Starting a new B2B business can be tough, especially when it comes to building the trust and credibility you need for potential clients to work with you, and setting a solid foundation for your company to grow.
In this article, we’ll look at a number of ways you can do exactly this, from getting audited to an ISO standard, setting the right pricing, and even using your small size to your advantage in your marketing plan.
Show You’re Credible by Getting Audited
Most large businesses have ISO 9001 certification, which is a certificate to say your business is managed in a responsible, reliable way. But did you know there are benefits for start-ups and small businesses to get certified with a quality management system too?
Attaining ISO 9001 certification is a great way of showing your potential clients that you’re up to the mark when it comes to providing a great service. In a nutshell, attaining ISO 9001 certification shows that you’re a business committed to quality, no matter whether you provide products or services to your customers. The steps to becoming certified involve writing a process manual for your company, followed by an audit certifying that these guidelines are being followed. As a result, you can demonstrate that all your output is tightly controlled, so customers shouldn’t receive poor quality products or services from you.
Furthermore, this is an ideal option if your start-up is newly established and sees larger companies as ideal clients, since many blue chip firms require their suppliers to be ISO certified.
Prove that Your Customers are Happy
Many established businesses show they have happy clients through case studies, however unsurprisingly this can be difficult if you have few completed projects as a new business. There are a couple of ways around this, however.
One method is to run a client satisfaction survey. This is great if you have a few clients, but no long term results to show just yet. Such a survey can show other potential clients how you’ve made a difference in the opening months of a contract, or were able to respond quickly to a short term objective.
Another way to show you’re committed to quality is to highlight your process for improving customer satisfaction and responding to client needs quickly, or showing how your customer relationship management system helps you keep track of and respond to customer feedback.
Alternatively, you may have just one or two clients who are at the outset of their relationship with you. Case studies can still be written, though with a focus on the planning aspects of the project and what work will be coming next. Consider what challenges the customer has been facing and how your solution is expected to resolve this. In a few months when the project is complete, you can then update the case study to include results.

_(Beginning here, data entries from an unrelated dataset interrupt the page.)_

`src/sv/swor_pkg.sv`:
```
// shared types and constants for the sentence word order reverser
package swor_pkg;

  // width of stored counts and store addresses (each store bank holds up to 64 bytes)
  localparam int CNT_W = 7;

  localparam logic [7:0] CH_SPACE = 8'd32;
  localparam logic [7:0] CH_END   = 8'd0;

  // one finished sentence handed from front to back
  typedef struct packed {
    logic             bank;
    logic [CNT_W-1:0] count;
    logic [CNT_W-1:0] start;
    logic             ovf;
  } swor_job_t;

  // store write request from the front
  typedef struct packed {
    logic             en;
    logic             bank;
    logic [CNT_W-1:0] addr;
    logic [CNT_W-1:0] link;
    logic [7:0]       data;
  } swor_wr_t;

  // back status toward the queue and the top level
  typedef struct packed {
    logic active;
    logic take;
  } swor_stat_t;

endpackage

```
`src/sv/swor_front.sv`:
```
// front part: classifies incoming bytes, fills the store, queues finished sentences
module swor_front import swor_pkg::*; #(
  parameter int MAX_CHARS = 64
) (
  input  logic       clk_i,
  input  logic       rst_ni,
  input  logic       accept_i,
  input  logic [7:0] byte_i,
  output swor_wr_t   wr_o,
  output logic       push_o,
  output swor_job_t  job_o
);

  logic             bank_q, bank_d;
  logic [CNT_W-1:0] count_q, count_d;
  logic [CNT_W-1:0] start_q, start_d;
  logic             ovf_q, ovf_d;
  logic             sp_q, sp_d;
  logic             is_end, is_dup_sp, is_full;

  // classify the request
  assign is_end    = (byte_i == CH_END);
  assign is_dup_sp = (byte_i == CH_SPACE) && sp_q;
  assign is_full   = (count_q == CNT_W'(MAX_CHARS));

  // job for the back part on the terminator
  assign push_o      = accept_i && is_end;
  assign job_o.bank  = bank_q;
  assign job_o.count = count_q;
  assign job_o.start = start_q;
  assign job_o.ovf   = ovf_q;

  // store write: byte plus start of the segment before it (used at spaces)
  assign wr_o.en   = accept_i && !is_end && !is_dup_sp && !is_full;
  assign wr_o.bank = bank_q;
  assign wr_o.addr = count_q;
  assign wr_o.link = start_q;
  assign wr_o.data = byte_i;

  // next state
  always_comb begin
    bank_d  = bank_q;
    count_d = count_q;
    start_d = start_q;
    ovf_d   = ovf_q;
    sp_d    = sp_q;
    if (accept_i) begin
      priority if (is_end) begin
        bank_d  = !bank_q;
        count_d = '0;
        start_d = '0;
        ovf_d   = 1'b0;
        sp_d    = 1'b0;
      end else if (is_dup_sp) begin
        sp_d = sp_q;
      end else if (is_full) begin
        ovf_d = 1'b1;
      end else begin
        count_d = count_q + CNT_W'(1);
        sp_d    = (byte_i == CH_SPACE);
        if (byte_i == CH_SPACE) begin
          start_d = count_q + CNT_W'(1);
        end
      end
    end
  end

  // loading state
  always_ff @(posedge clk_i or negedge rst_ni) begin
    if (!rst_ni) begin
      bank_q  <= 1'b0;
      count_q <= '0;
      start_q <= '0;
      ovf_q   <= 1'b0;
      sp_q    <= 1'b0;
    end else begin
      bank_q  <= bank_d;
      count_q <= count_d;
      start_q <= start_d;
      ovf_q   <= ovf_d;
      sp_q    <= sp_d;
    end
  end

endmodule

```
`src/sv/swor_queue.sv`:
```
// two-entry job queue between the front and back parts
module swor_queue import swor_pkg::*; (
  input  logic       clk_i,
  input  logic       rst_ni,
  input  logic       push_i,
  input  swor_job_t  job_i,
  input  logic       pop_i,
  output swor_job_t  job_o,
  output logic       empty_o,
  output logic [1:0] cnt_o
);

  swor_job_t  slot_q [2];
  logic       wp_q, rp_q;
  logic [1:0] cnt_q;

  assign job_o   = slot_q[rp_q];
  assign empty_o = (cnt_q == 2'd0);
  assign cnt_o   = cnt_q;

  // entry storage
  always_ff @(posedge clk_i) begin
    if (push_i) begin
      slot_q[wp_q] <= job_i;
    end
  end

  // pointers and fill level
  always_ff @(posedge clk_i or negedge rst_ni) begin
    if (!rst_ni) begin
      wp_q  <= 1'b0;
      rp_q  <= 1'b0;
      cnt_q <= 2'd0;
    end else begin
      if (push_i) begin
        wp_q <= !wp_q;
      end
      if (pop_i) begin
        rp_q <= !rp_q;
      end
      unique case ({push_i, pop_i})
        2'b10:   cnt_q <= cnt_q + 2'd1;
        2'b01:   cnt_q <= cnt_q - 2'd1;
        default: cnt_q <= cnt_q;
      endcase
    end
  end

endmodule

```
`src/sv/swor_back.sv`:
```
// back part: double-banked store and the backward segment walk that emits results
module swor_back import swor_pkg::*; #(
  parameter int MAX_CHARS = 64
) (
  input  logic       clk_i,
  input  logic       rst_ni,
  input  swor_wr_t   wr_i,
  input  swor_job_t  job_i,
  input  logic       empty_i,
  output swor_stat_t stat_o,
  output logic       valid_o,
  output logic [7:0] byte_o,
  output logic       last_o,
  output logic       ovf_o
);

  localparam int AW    = $clog2(MAX_CHARS);
  localparam int DEPTH = 2 * (2 ** AW);

  typedef enum logic [1:0] {
    ST_IDLE,
    ST_EMIT,
    ST_LINK,
    ST_WAIT
  } state_e;

  // store word: link to previous segment start, then the byte
  logic [AW+7:0]    mem [DEPTH];
  logic [AW+7:0]    rdata_q;
  logic [AW:0]      raddr;

  state_e           state_q, state_d;
  logic             bank_q, bank_d;
  logic [AW-1:0]    cur_q, cur_d;
  logic [CNT_W-1:0] seg_start_q, seg_start_d;
  logic [CNT_W-1:0] seg_end_q, seg_end_d;
  logic             jovf_q, jovf_d;
  logic             val_q, val_d;
  logic             last_q, last_d;
  logic             zero_q, zero_d;
  logic             ovf_q, ovf_d;
  logic             take;
  logic [CNT_W-1:0] link_prev;

  assign take          = (state_q == ST_IDLE) && !empty_i;
  assign stat_o.take   = take;
  assign stat_o.active = (state_q != ST_IDLE);
  assign link_prev     = seg_start_q - CNT_W'(1);

  // store write port
  always_ff @(posedge clk_i) begin
    if (wr_i.en) begin
      mem[{wr_i.bank, wr_i.addr[AW-1:0]}] <= {wr_i.link[AW-1:0], wr_i.data};
    end
  end

  // store read port, registered
  always_ff @(posedge clk_i) begin
    rdata_q <= mem[raddr];
  end

  // read address
  always_comb begin
    unique case (state_q)
      ST_LINK: raddr = {bank_q, link_prev[AW-1:0]};
      default: raddr = {bank_q, cur_q};
    endcase
  end

  // walk control
  always_comb begin
    state_d     = state_q;
    bank_d      = bank_q;
    cur_d       = cur_q;
    seg_start_d = seg_start_q;
    seg_end_d   = seg_end_q;
    jovf_d      = jovf_q;
    val_d       = 1'b0;
    last_d      = 1'b0;
    zero_d      = 1'b0;
    ovf_d       = jovf_q;
    unique case (state_q)
      ST_IDLE: begin
        if (take) begin
          bank_d      = job_i.bank;
          jovf_d      = job_i.ovf;
          seg_start_d = job_i.start;
          seg_end_d   = job_i.count;
          cur_d       = job_i.start[AW-1:0];
          priority if (job_i.count == '0) begin
            // empty sentence gives one zero byte
            val_d  = 1'b1;
            last_d = 1'b1;
            zero_d = 1'b1;
            ovf_d  = job_i.ovf;
          end else if (job_i.start == job_i.count) begin
            state_d = ST_LINK;
          end else begin
            state_d = ST_EMIT;
          end
        end
      end
      ST_EMIT: begin
        val_d = 1'b1;
        if ((CNT_W'(cur_q) + CNT_W'(1)) == seg_end_q) begin
          if (seg_start_q == '0) begin
            last_d  = 1'b1;
            state_d = ST_IDLE;
          end else begin
            state_d = ST_LINK;
          end
        end else begin
          cur_d = cur_q + AW'(1);
        end
      end
      ST_LINK: begin
        // emit the separating space and fetch the previous segment start
        val_d     = 1'b1;
        seg_end_d = link_prev;
        if (link_prev == '0) begin
          last_d  = 1'b1;
          state_d = ST_IDLE;
        end else begin
          state_d = ST_WAIT;
        end
      end
      ST_WAIT: begin
        seg_start_d = CNT_W'(rdata_q[AW+7:8]);
        cur_d       = rdata_q[AW+7:8];
        state_d     = ST_EMIT;
      end
      default: state_d = ST_IDLE;
    endcase
  end

  // state and result registers
  always_ff @(posedge clk_i or negedge rst_ni) begin
    if (!rst_ni) begin
      state_q     <= ST_IDLE;
      bank_q      <= 1'b0;
      cur_q       <= '0;
      seg_start_q <= '0;
      seg_end_q   <= '0;
      jovf_q      <= 1'b0;
      val_q       <= 1'b0;
      last_q      <= 1'b0;
      zero_q      <= 1'b0;
      ovf_q       <= 1'b0;
    end else begin
      state_q     <= state_d;
      bank_q      <= bank_d;
      cur_q       <= cur_d;
      seg_start_q <= seg_start_d;
      seg_end_q   <= seg_end_d;
      jovf_q      <= jovf_d;
      val_q       <= val_d;
      last_q      <= last_d;
      zero_q      <= zero_d;
      ovf_q       <= ovf_d;
    end
  end

  // result ports
  assign valid_o = val_q;
  assign last_o  = last_q;
  assign ovf_o   = ovf_q;
  assign byte_o  = zero_q ? CH_END : rdata_q[7:0];

endmodule

```
`src/sv/sentence_word_order_reverser.sv`:
```
// top level of the sentence word order reverser
//
// A sentence enters one byte per request (start high while busy is low); byte 0
// ends it. Loading gives no result. Runs of spaces are stored as one space, and
// bytes beyond MAX_CHARS are dropped with overflow_o set on every result of that
// sentence. After the terminator the words come out in reverse order on byte_out_o,
// one byte per cycle apart from the gaps after spaces, marked by valid_o, with
// last_o on the final byte; the receiver cannot hold results off. The terminator's
// job passes through the job queue to the back part, which reads each byte through
// the registered store port (the zero byte of an empty sentence needs no read).
// After each space that is not the first stored byte, valid_o is low while the
// store read fetches the start of the previous word. The store has two banks, so
// the next sentence can load while the previous one is still emitted; busy is high
// only while two finished sentences are waiting or being emitted.
module sentence_word_order_reverser import swor_pkg::*; #(
  parameter int MAX_CHARS = 64
) (
  input  logic       clk_i,
  input  logic       rst_ni,
  input  logic       start,
  output logic       busy,
  input  logic [7:0] byte_in_i,
  output logic       valid_o,
  output logic [7:0] byte_out_o,
  output logic       last_o,
  output logic       overflow_o
);

  swor_wr_t   wr;
  swor_job_t  push_job, pop_job;
  swor_stat_t stat;
  logic       push, q_empty, accept;
  logic [1:0] q_cnt;
  logic [1:0] pending;

  // two sentences in flight fill both store banks
  assign pending = q_cnt + {1'b0, stat.active};
  assign busy    = (pending >= 2'd2);
  assign accept  = start && !busy;

  swor_front #(.MAX_CHARS(MAX_CHARS)) u_front (
    .clk_i   (clk_i),
    .rst_ni  (rst_ni),
    .accept_i(accept),
    .byte_i  (byte_in_i),
    .wr_o    (wr),
    .push_o  (push),
    .job_o   (push_job)
  );

  swor_queue u_queue (
    .clk_i  (clk_i),
    .rst_ni (rst_ni),
    .push_i (push),
    .job_i  (push_job),
    .pop_i  (stat.take),
    .job_o  (pop_job),
    .empty_o(q_empty),
    .cnt_o  (q_cnt)
  );

  swor_back #(.MAX_CHARS(MAX_CHARS)) u_back (
    .clk_i  (clk_i),
    .rst_ni (rst_ni),
    .wr_i   (wr),
    .job_i  (pop_job),
    .empty_i(q_empty),
    .stat_o (stat),
    .valid_o(valid_o),
    .byte_o (byte_out_o),
    .last_o (last_o),
    .ovf_o  (overflow_o)
  );

  // queue never overfilled
  assert property (@(posedge clk_i) disable iff (!rst_ni) (q_cnt == 2'd2) |-> !push)
    else $error("job queue overflow");

  // back only takes a job that exists
  assert property (@(posedge clk_i) disable iff (!rst_ni) stat.take |-> !q_empty)
    else $error("job taken from empty queue");

  // at most two sentences outstanding, one per store bank
  assert property (@(posedge clk_i) disable iff (!rst_ni)
      (q_cnt + {1'b0, stat.active}) <= 2'd2)
    else $error("store banks oversubscribed");

  // no store write lands while both banks are in use
  assert property (@(posedge clk_i) disable iff (!rst_ni) busy |-> !wr.en)
    else $error("store write while busy");

endmodule
```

Set Your Prices at Market Value
Did you know that setting prices too low can actually reduce your brand’s strength when selling to other businesses? For many B2B buyers, a higher price means a higher perceived quality. If prices are set too low, this can lead to the question, “why is this price so low?” – and not always in a good way. A low price can suggest the product or service is not up to the same standards as a competitor, and may lead the prospect questioning where corners are cut to save costs.
Charging a low price also means you’re at risk of commoditizing your business. The risk of a low price is that your customers buy on this factor alone, not necessarily taking into account the value you’re delivering. Meanwhile, if a customer buys for a high price, it’s generally because they value the quality of your service more, and understand the benefits better.
Setting your pricing low initially may mean you can never escape servicing low value clients, as you’ll not have any testimonials or case studies for innovative, game-changing projects, due to a lack of budget.
A final pitfall that new businesses can face is knowing how to present themselves. Some start-ups may be tempted to overcompensate for their small size by listing extra satellite offices on their site, exaggerated client statistics, fake Facebook or Twitter followers, or less than truthful testimonials. Unfortunately, such tactics are also shared by shady scam businesses, which can throw up red flags to your potential customers.
There’s no shame in being a new business, so why not focus on your authenticity instead? For example, you may not have lots of staff members yet, so turn this into a positive by explaining how this means you can be more attentive to client needs, or that your team is always up to speed with projects. Similarly, prospects may be more happy to work with you if you ditch the virtual office and instead find a cheaper office on the outskirts of your city, so new clients can see how exactly the operation is run.
Finally, you may have testimonials for work produced by co-founders prior to setting up the business. Simply presenting these as ‘previous work completed by our team members’ rather than by the business itself helps to show you’re genuine and trustworthy.
Building trust and credibility early on in your B2B start-up is essential to ensure set the foundations for a growing business, working with the right clients and becoming profitable early on.